Questo primo giorno di Nicaragua è stato davvero intenso e mi ritrovo ora sul mio letto nella mia splendida camera a tentare di dare ordine a tutte le cose viste oggi, le persone incontrate, le domande fatte e le risposte ricevute (grazie Fra!), ai nomi, e alle parole nuove imparate. Le mie energine cerebrali, scarse in questo momento, faticano a fare questo lavoro di cancelleria mentale.
Sono sicura però che c'è una cosa facile da immagazzinare e anche immediata da recepire: i rumori della giornata. Quelli si che mi piacciono.
La sveglia, perchè di rumore si tratta (maledetta h.5,00), non è stata per niente piacevole ma ha dato il via a questa giornata quindi ha una sua importanza, aprendo la porta il rumore della doccia che stava facendo Fra e subito dopo la moka del caffè che stava salendo, ha creato un nonsoche di "casa".

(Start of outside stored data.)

`src/rtl/addr_alu_datapath.sv`:
```
// 65C02 datapath core: address generation, program counter, 8-bit ALU with
// decimal adjust, status register and branch-condition evaluation.
module addr_alu_datapath (
  input  logic        clk,
  input  logic        RST,
  input  logic [11:0] ab_op,
  input  logic [6:0]  alu_op,
  input  logic [9:0]  flag_op,
  input  logic        sync,
  input  logic        ld_m,
  input  logic        adj_m,
  input  logic        B,
  input  logic [7:0]  DB,
  input  logic [7:0]  REG,
  output logic [15:0] AD,
  output logic [15:0] PC,
  output logic [7:0]  OUT,
  output logic        CO,
  output logic [7:0]  P,
  output logic        cond
);

  logic [7:0]  r_abl, r_abh, r_ahl, r_m;
  logic [15:0] r_pc;
  logic        r_n, r_v, r_d, r_i, r_z, r_c;
  logic [2:0]  r_csel;

  logic [7:0]  w_base, w_addend, w_adh;
  logic [8:0]  w_adl9;
  logic        w_aci;
  logic [3:0]  w_abh_op;

  assign w_abh_op = ab_op[8:5];

  // ADL base/addend mux; bit 8 of the sum is the carry into the high byte
  always_comb begin
    w_base = r_pc[7:0];
    case (ab_op[4:3])
      2'b00: w_base = r_pc[7:0];
      2'b01: w_base = r_abl;
      2'b10: w_base = DB;
      2'b11: w_base = r_ahl;
    endcase
    w_addend = 8'h00;
    case (ab_op[2:1])
      2'b00: w_addend = 8'h00;
      2'b01: w_addend = REG;
      2'b10: w_addend = DB;
      2'b11: w_addend = cond ? DB : 8'h00;
    endcase
  end

  assign w_adl9 = {1'b0, w_base} + {1'b0, w_addend} + {8'b0, ab_op[0]};
  assign w_aci  = w_adl9[8];

  always_comb begin
    w_adh = r_abh;
    case (w_abh_op)
      4'd0:    w_adh = r_pc[15:8];
      4'd1:    w_adh = r_pc[15:8] + {7'b0, w_aci};
      4'd2:    w_adh = r_pc[15:8] + {7'b0, w_aci} - 8'd1;
      4'd3:    w_adh = r_abh;
      4'd4:    w_adh = r_abh + {7'b0, w_aci};
      4'd5:    w_adh = DB;
      4'd6:    w_adh = DB + {7'b0, w_aci};
      4'd7:    w_adh = 8'h00;
      4'd8:    w_adh = 8'h01;
      4'd9:    w_adh = 8'hFF;
      default: w_adh = r_abh;
    endcase
  end

  assign AD = {w_adh, w_adl9[7:0]};
  assign PC = r_pc;

  always_ff @(posedge clk) begin
    if (RST) begin
      r_abl <= 8'h00;
      r_abh <= 8'h00;
      r_ahl <= 8'h00;
      r_pc  <= 16'h0000;
      r_m   <= 8'h00;
    end else begin
      r_abl <= w_adl9[7:0];
      r_abh <= w_adh;
      if (ab_op[9]) r_ahl <= DB;
      r_pc  <= (ab_op[10] ? AD : r_pc) + {15'b0, ab_op[11]};
      if (ld_m) r_m <= DB;
    end
  end

  // ALU
  logic [3:0] w_fn;
  logic [7:0] w_rt, w_rb;
  logic       w_ci, w_hc, w_dec, w_dhi, w_vbin, w_valu;
  logic [8:0] w_sum9, w_dadd1;
  logic [4:0] w_lo5;
  logic [3:0] w_dsub_lo, w_dsub_hi;

  assign w_fn = alu_op[3:0];
  assign w_rt = alu_op[4] ? r_m : DB;
  assign w_rb = (w_fn == 4'd4) ? ~w_rt : w_rt;

  always_comb begin
    case (alu_op[6:5])
      2'b01:   w_ci = 1'b0;
      2'b10:   w_ci = 1'b1;
      default: w_ci = r_c;
    endcase
  end

  assign w_sum9 = {1'b0, REG} + {1'b0, w_rb} + {8'b0, w_ci};
  assign w_lo5  = {1'b0, REG[3:0]} + {1'b0, w_rb[3:0]} + {4'b0, w_ci};
  assign w_hc   = w_lo5[4];
  assign w_vbin = (REG[7] == w_rb[7]) && (w_sum9[7] != REG[7]);
  assign w_dec  = adj_m && r_d;

  // BCD add: low fix-up first, then the high test sees its carry
  assign w_dadd1 = w_sum9 + (((w_sum9[3:0] > 4'd9) || w_hc) ? 9'd6 : 9'd0);
  assign w_dhi   = (w_dadd1[8:4] > 5'd9) || w_sum9[8];
  // BCD subtract: a clear carry out of a nibble means that nibble borrowed
  assign w_dsub_lo = w_hc      ? w_sum9[3:0] : w_sum9[3:0] - 4'd6;
  assign w_dsub_hi = w_sum9[8] ? w_sum9[7:4] : w_sum9[7:4] - 4'd6;

  always_comb begin
    OUT    = REG;
    CO     = 1'b0;
    w_valu = 1'b0;
    case (w_fn)
      4'd0: OUT = REG | w_rt;
      4'd1: OUT = REG & w_rt;
      4'd2: OUT = REG ^ w_rt;
      4'd3: begin
        w_valu = w_vbin;
        if (w_dec) begin
          OUT = w_dhi ? (w_dadd1[7:0] + 8'h60) : w_dadd1[7:0];
          CO  = w_dhi;
        end else begin
          OUT = w_sum9[7:0];
          CO  = w_sum9[8];
        end
      end
      4'd4: begin
        w_valu = w_vbin;
        CO     = w_sum9[8];
        OUT    = w_dec ? {w_dsub_hi, w_dsub_lo} : w_sum9[7:0];
      end
      4'd5: begin
        OUT = {REG[6:0], w_ci};
        CO  = REG[7];
      end
      4'd6: begin
        OUT = {w_ci, REG[7:1]};
        CO  = REG[0];
      end
      4'd7:  OUT = REG;
      4'd8:  OUT = w_rt;
      4'd9:  OUT = REG + 8'd1;
      4'd10: OUT = REG - 8'd1;
      4'd11: OUT = REG & w_rt;
      default: OUT = REG;
    endcase
  end

  // Status register; a non-hold V field overrides the BIT-style V load
  always_ff @(posedge clk) begin
    if (RST) begin
      r_n    <= 1'b0;
      r_v    <= 1'b0;
      r_d    <= 1'b0;
      r_i    <= 1'b1;
      r_z    <= 1'b0;
      r_c    <= 1'b0;
      r_csel <= 3'b000;
    end else if (sync) begin
      r_csel <= DB[7:5];
      if (flag_op[9:8] == 2'b11) begin
        r_n <= DB[7];
        r_v <= DB[6];
        r_d <= DB[3];
        r_i <= DB[2];
        r_z <= DB[1];
        r_c <= DB[0];
      end else begin
        case (flag_op[1:0])
          2'b01:   r_c <= CO;
          2'b10:   r_c <= 1'b0;
          2'b11:   r_c <= 1'b1;
          default: ;
        endcase
        case (flag_op[3:2])
          2'b01: begin
            r_n <= OUT[7];
            r_z <= (OUT == 8'h00);
          end
          2'b10: begin
            r_n <= DB[7];
            r_v <= DB[6];
            r_z <= (OUT == 8'h00);
          end
          default: ;
        endcase
        case (flag_op[5:4])
          2'b01:   r_v <= w_valu;
          2'b10:   r_v <= 1'b0;
          2'b11:   r_v <= DB[6];
          default: ;
        endcase
        case (flag_op[7:6])
          2'b01:   r_i <= 1'b0;
          2'b10:   r_i <= 1'b1;
          default: ;
        endcase
        case (flag_op[9:8])
          2'b01:   r_d <= 1'b0;
          2'b10:   r_d <= 1'b1;
          default: ;
        endcase
      end
    end
  end

  assign P = {r_n, r_v, 1'b1, B, r_d, r_i, r_z, r_c};

  logic w_cflag;
  always_comb begin
    case (r_csel[2:1])
      2'b00:   w_cflag = r_n;
      2'b01:   w_cflag = r_v;
      2'b10:   w_cflag = r_c;
      default: w_cflag = r_z;
    endcase
  end

  assign cond = (w_cflag == r_csel[0]);

endmodule

```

Apredo la porta la strada ci accoglie in un gran silenzio che dura il tempo di voltare l'angolo e di capire che la giornata ha preso il via ufficialmente per noi ma anche per Managua: clacson, rumore di auto, chiacchiere alla parada del bus, venditori, ecc...
Al Guis (il centro dove lavoriamo) la musica e le grida dei ragazzi ci hanno accolti nella festa di inizio anno.
Termino scivendo questo post con un piacevole sottofondo di vociare un pò confuso di bambini nella vialetto davanti a casa che hanno organizzato una partita di calcio. Che c'è di meglio?